INFORMATION SUPPLIED section start

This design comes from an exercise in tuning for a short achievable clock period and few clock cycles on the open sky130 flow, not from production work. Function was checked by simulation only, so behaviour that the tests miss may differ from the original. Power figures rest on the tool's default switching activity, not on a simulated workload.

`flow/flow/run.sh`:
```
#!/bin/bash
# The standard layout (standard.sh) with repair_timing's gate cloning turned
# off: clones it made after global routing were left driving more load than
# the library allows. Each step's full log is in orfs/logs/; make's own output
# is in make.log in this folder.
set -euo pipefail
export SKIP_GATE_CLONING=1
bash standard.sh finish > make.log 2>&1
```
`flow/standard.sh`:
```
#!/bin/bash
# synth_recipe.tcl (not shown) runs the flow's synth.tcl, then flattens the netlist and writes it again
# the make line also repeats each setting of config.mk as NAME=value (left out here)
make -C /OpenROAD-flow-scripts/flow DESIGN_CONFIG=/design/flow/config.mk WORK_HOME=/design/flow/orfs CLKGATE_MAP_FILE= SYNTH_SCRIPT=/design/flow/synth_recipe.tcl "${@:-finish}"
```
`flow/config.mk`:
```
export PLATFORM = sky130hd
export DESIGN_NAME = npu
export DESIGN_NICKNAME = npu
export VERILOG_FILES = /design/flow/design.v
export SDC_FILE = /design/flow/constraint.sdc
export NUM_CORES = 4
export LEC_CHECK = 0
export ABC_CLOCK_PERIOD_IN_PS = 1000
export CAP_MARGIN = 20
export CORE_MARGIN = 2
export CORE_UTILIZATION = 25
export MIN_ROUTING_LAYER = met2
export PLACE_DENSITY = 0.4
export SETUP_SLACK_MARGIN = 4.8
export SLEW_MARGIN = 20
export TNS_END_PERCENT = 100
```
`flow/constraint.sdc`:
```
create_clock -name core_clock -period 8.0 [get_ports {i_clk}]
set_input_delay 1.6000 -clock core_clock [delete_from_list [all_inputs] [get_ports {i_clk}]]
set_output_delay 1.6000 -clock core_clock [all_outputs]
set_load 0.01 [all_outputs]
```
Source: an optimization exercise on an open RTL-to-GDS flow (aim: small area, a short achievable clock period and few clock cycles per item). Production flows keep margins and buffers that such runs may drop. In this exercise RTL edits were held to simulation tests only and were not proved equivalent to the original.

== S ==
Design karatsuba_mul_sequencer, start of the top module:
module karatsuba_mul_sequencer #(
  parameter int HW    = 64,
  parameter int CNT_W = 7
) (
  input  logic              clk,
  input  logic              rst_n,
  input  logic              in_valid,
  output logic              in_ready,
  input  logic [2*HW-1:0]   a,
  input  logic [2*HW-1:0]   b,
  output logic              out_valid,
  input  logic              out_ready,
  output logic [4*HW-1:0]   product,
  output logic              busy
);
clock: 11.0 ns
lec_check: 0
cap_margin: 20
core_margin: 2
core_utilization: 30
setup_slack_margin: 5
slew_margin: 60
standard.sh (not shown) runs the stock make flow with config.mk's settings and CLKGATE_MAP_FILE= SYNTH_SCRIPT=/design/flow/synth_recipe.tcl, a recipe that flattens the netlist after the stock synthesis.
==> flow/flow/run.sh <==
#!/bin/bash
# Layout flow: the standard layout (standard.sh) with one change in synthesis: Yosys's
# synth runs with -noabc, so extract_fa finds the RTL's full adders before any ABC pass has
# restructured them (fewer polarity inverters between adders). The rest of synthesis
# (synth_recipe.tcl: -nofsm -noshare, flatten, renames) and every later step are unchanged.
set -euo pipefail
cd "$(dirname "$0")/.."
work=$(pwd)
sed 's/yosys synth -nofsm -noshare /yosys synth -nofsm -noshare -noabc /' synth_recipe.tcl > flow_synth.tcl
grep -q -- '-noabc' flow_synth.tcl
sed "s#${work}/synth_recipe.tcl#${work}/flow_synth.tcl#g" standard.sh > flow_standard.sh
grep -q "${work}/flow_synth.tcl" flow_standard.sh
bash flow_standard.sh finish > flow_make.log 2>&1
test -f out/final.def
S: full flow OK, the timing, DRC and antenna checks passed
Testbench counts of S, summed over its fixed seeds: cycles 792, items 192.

INFORMATION SUPPLIED section end

__EXERCISE PROMPT__: The answer must be every line of the records that contains the word "achievable".

__YOUR SOLUTION__:
This design comes from an exercise in tuning for a short achievable clock period and few clock cycles on the open sky130 flow, not from production work. Function was checked by simulation only, so behaviour that the tests miss may differ from the original. Power figures rest on the tool's default switching activity, not on a simulated workload.
Source: an optimization exercise on an open RTL-to-GDS flow (aim: small area, a short achievable clock period and few clock cycles per item). Production flows keep margins and buffers that such runs may drop. In this exercise RTL edits were held to simulation tests only and were not proved equivalent to the original.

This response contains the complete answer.